Anus - I guess the frozen poop ain't so bad on account of the 'where shit goes' rule, but cold stuff up the butt is a real hemorrhoid catalyst. I'd probably go with the penis, because its filth level wouldn't be so relevant. Also, I don't want that area stretched by a somewhat large anything. Assuming the smelly penis is average in size, it wins.

Vagina - This is a slam dunk for the dildo, in theory. I certainly don't want cold or poo in there. But the thing is, if I did have a vagina for a day, I'd like to get fucked in it. I also assume that my vagina would be as putrid as That Thing in the Fridge in the Tupperware, so denying a dirty penis would be judgmental.

Short Answer: I guess that means the penis wins, if that's even what you were asking.

Sunday, August 20, 2017

Question: What our your thoughts on fate, free will and rubin sandwiches?

I think that fate is the reason you spelled the 'reuben' in 'reuben sandwich' as 'rubin', otherwise free will exists and you chose to be a dumbass.

Short Answer: I don't believe in any of that shit. Reubens are okay, as things that are good because I'm tired of the really great shit and need variety. (Reubens are the mulligatawny soup of sandwiches, in other words.) As for the rest, science seems to think that our genetics are the best indicator for who we are and what we do, which leaves higher concepts in the dust. Free will specifically? Use it at your leisure, to make yourself feel strong when choice is the best option. Like, say, if you fall into a lake, and your body won't swim itself.

Friday, August 18, 2017

Question: Turd Wilkenson?

I don't know, man.

I feel like maybe this was something that happened in real life? Maybe someone is referencing a joke from a particular night of debauchery that I can't recall?

Obviously it makes me think of Turd Ferguson, which if you don't recognize, is a reference to a series of SNL sketches, and one in particular, where Norm Macdonald - as Burt Reynolds on Jeopardy - writes that his name is Turd Ferguson. But if you're reading this blog, you likely already knew that shit already.

So you can see why I might think this is a reference to a reference, a nod to a real life situation. Does that make any sense at all?

Kendra Wilkenson was a playboy model. She had a TV show. I never saw it, but I guess it's possible she pooped at some point. Or maybe has a turd of a personality. Other than that, I don't know. Wilkenson is often spelled Wilkinson, which cuts off some other interesting (boring) possibilities.

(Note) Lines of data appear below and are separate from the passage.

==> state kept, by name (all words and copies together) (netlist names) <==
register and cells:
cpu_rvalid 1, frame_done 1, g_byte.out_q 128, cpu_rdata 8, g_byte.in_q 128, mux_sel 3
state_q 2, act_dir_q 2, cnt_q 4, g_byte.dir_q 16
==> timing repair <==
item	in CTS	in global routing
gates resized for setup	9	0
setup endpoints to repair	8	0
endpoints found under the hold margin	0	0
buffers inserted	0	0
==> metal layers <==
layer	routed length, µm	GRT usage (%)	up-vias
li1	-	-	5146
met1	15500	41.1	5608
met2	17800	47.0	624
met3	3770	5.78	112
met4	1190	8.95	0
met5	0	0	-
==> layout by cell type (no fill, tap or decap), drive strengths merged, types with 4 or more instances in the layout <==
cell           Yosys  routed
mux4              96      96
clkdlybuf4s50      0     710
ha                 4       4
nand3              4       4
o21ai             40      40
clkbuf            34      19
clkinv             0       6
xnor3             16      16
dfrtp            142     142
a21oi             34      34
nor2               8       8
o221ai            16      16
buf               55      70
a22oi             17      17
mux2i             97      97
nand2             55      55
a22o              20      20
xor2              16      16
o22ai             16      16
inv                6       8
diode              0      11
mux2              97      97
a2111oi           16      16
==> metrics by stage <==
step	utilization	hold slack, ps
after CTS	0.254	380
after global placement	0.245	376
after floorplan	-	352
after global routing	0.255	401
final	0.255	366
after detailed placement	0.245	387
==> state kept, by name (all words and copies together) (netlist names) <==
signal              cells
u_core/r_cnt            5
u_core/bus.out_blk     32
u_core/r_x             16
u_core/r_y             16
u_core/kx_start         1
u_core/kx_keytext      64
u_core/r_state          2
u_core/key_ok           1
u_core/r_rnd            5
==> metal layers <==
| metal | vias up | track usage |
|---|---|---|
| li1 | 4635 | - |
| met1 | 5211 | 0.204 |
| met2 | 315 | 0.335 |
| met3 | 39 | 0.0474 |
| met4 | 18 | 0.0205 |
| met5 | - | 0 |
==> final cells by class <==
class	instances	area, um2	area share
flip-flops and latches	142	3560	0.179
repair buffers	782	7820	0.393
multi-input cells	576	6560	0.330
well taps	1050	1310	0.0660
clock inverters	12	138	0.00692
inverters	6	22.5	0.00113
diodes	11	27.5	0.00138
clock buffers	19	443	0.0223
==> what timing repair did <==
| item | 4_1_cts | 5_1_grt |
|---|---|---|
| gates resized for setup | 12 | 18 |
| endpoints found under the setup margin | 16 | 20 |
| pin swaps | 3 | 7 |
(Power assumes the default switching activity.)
--- src/rtl/flit_arb_mux.sv ---
`default_nettype none
// ============================================================================
// Module      : flit_arb_mux
// Description : N:1 wormhole flit multiplexer with round-robin or fixed
//               priority arbitration on HEAD flits and a registered
//               valid/ready output stage.
// Revision    : 1.0 - initial release
// ============================================================================
module flit_arb_mux #(
  parameter int NPORT    = 4,
  parameter int DATAW    = 66,
  parameter int VCHW     = 2,
  parameter int ARB_MODE = 0
) (
  input  logic                   clk,
  input  logic                   rst,
  input  logic [NPORT*DATAW-1:0] idata,
  input  logic [NPORT-1:0]       ivalid,
  input  logic [NPORT*VCHW-1:0]  ivch,
  output logic [NPORT-1:0]       iready,
  output logic [DATAW-1:0]       odata,
  output logic                   ovalid,
  output logic [VCHW-1:0]        ovch,
  input  logic                   oready,
  output logic [NPORT-1:0]       grant,
  output logic                   perr
);

  localparam int PW = (NPORT > 1) ? $clog2(NPORT) : 1;

  localparam logic [1:0] FT_HEAD = 2'b01;
  localparam logic [1:0] FT_DATA = 2'b10;
  localparam logic [1:0] FT_TAIL = 2'b11;

  typedef enum logic {
    S_IDLE   = 1'b0,
    S_LOCKED = 1'b1
  } state_t;

  state_t            state_q, state_d;
  logic [NPORT-1:0]  grant_q, grant_d;
  logic [PW-1:0]     gidx_q, gidx_d;
  logic [PW-1:0]     rr_q, rr_d;
  logic              head_seen_q, head_seen_d;
  logic [DATAW-1:0]  odata_q, odata_d;
  logic [VCHW-1:0]   ovch_q, ovch_d;
  logic              ovalid_q, ovalid_d;
  logic              perr_q, perr_d;

  logic [NPORT-1:0]  w_req;
  logic              w_win_found;
  logic [PW-1:0]     w_win_idx;
  logic [DATAW-1:0]  w_gflit;
  logic [1:0]        w_gtype;
  logic [VCHW-1:0]   w_gvch;
  logic              w_xfer;
  logic [PW-1:0]     w_rr_next;

  // Only a valid HEAD flit may request ownership of the output.
  generate
    for (genvar k = 0; k < NPORT; k++) begin : g_req
      assign w_req[k] = ivalid[k] & (idata[k*DATAW + DATAW-2 +: 2] == FT_HEAD);
    end
  endgenerate

  // Port visited at scan step i: rotated from the rr pointer, or plain index.
  function automatic int scan_idx(input int i, input logic [PW-1:0] ptr);
    if (ARB_MODE != 0) return i;
    return (int'(ptr) + i) % NPORT;
  endfunction

  // Pick the first requester in scan order.
  always_comb begin
    w_win_found = 1'b0;
    w_win_idx   = '0;
    for (int i = 0; i < NPORT; i++) begin
      if (!w_win_found && w_req[scan_idx(i, rr_q)]) begin
        w_win_found = 1'b1;
        w_win_idx   = PW'(scan_idx(i, rr_q));
      end
    end
  end

  assign w_gflit   = idata[int'(gidx_q)*DATAW +: DATAW];
  assign w_gtype   = w_gflit[DATAW-1 -: 2];
  assign w_gvch    = ivch[int'(gidx_q)*VCHW +: VCHW];
  assign w_xfer    = (state_q == S_LOCKED) & ivalid[gidx_q] & (~ovalid_q | oready);
  assign w_rr_next = (int'(gidx_q) == NPORT-1) ? '0 : gidx_q + PW'(1);
  // grant_q is zero while idle, so no port is ever ready outside LOCKED.
  assign iready    = grant_q & {NPORT{w_xfer}};

  // Next-state: arbitration in IDLE, flit forwarding and error detection in LOCKED.
  always_comb begin
    state_d     = state_q;
    grant_d     = grant_q;
    gidx_d      = gidx_q;
    rr_d        = rr_q;
    head_seen_d = head_seen_q;
    odata_d     = odata_q;
    ovch_d      = ovch_q;
    ovalid_d    = ovalid_q;
    perr_d      = 1'b0;

    // Output drains when accepted; a new transfer below overrides this.
    if (ovalid_q && oready) ovalid_d = 1'b0;

    case (state_q)
      S_IDLE: begin
        if (w_win_found) begin
          state_d              = S_LOCKED;
          grant_d              = '0;
          grant_d[w_win_idx]   = 1'b1;
          gidx_d               = w_win_idx;
          head_seen_d          = 1'b0;
        end
      end
      S_LOCKED: begin
        if (w_xfer) begin
          odata_d  = w_gflit;
          ovch_d   = w_gvch;
          ovalid_d = 1'b1;
          // Second HEAD, or body/tail before the HEAD, is flagged but still forwarded.
          if (w_gtype == FT_HEAD) begin
            if (head_seen_q) perr_d = 1'b1;
            head_seen_d = 1'b1;
          end else if ((w_gtype == FT_DATA) || (w_gtype == FT_TAIL)) begin
            if (!head_seen_q) perr_d = 1'b1;
          end
          if (w_gtype == FT_TAIL) begin
            state_d = S_IDLE;
            grant_d = '0;
            rr_d    = w_rr_next;
          end
        end
      end
      default: state_d = S_IDLE;
    endcase
  end

  // State and output registers; an in-flight packet is dropped on reset.
  always_ff @(posedge clk or posedge rst) begin
    if (rst) begin
      state_q     <= S_IDLE;
      grant_q     <= '0;
      gidx_q      <= '0;
      rr_q        <= '0;
      head_seen_q <= 1'b0;
      odata_q     <= '0;
      ovch_q      <= '0;
      ovalid_q    <= 1'b0;
      perr_q      <= 1'b0;
    end else begin
      state_q     <= state_d;
      grant_q     <= grant_d;
      gidx_q      <= gidx_d;
      rr_q        <= rr_d;
      head_seen_q <= head_seen_d;
      odata_q     <= odata_d;
      ovch_q      <= ovch_d;
      ovalid_q    <= ovalid_d;
      perr_q      <= perr_d;
    end
  end

  assign odata  = odata_q;
  assign ovch   = ovch_q;
  assign ovalid = ovalid_q;
  assign grant  = grant_q;
  assign perr   = perr_q;

endmodule
`default_nettype wire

This is tough, 'cause 'Wilkenson' kinda rings a bell. Like maybe it was a name I made up on the spot to give to some ridiculous character, or to illustrate the humor of a particular moment. "Wilkenson, remove the turds, please." Something like that.

Short Answer: I'll only continue to ramble, so lets cut the turd off here, shall we? Wilkenson?

Note: Now there's a little play running in my head about a guy who is so rich that he has his butler Wilkenson come into the bathroom and chop his turds off for him with an over-sized cigar cutter.

Thursday, August 17, 2017

Question: What's the appropriate response when you enter the single washroom at work and find poop in the bowl?

Here's a neat thing.

When I read this, I pictured a crystal bowl full of hard candy, in like a station in your bathroom, near where the towels and possibly the bathroom attendant chair is. As crazy as that may seem to you, it ain't as crazy as me picturing you walking into said bathroom, and seeing a perfectly, well-formed tube of feces sitting atop the aforementioned candies.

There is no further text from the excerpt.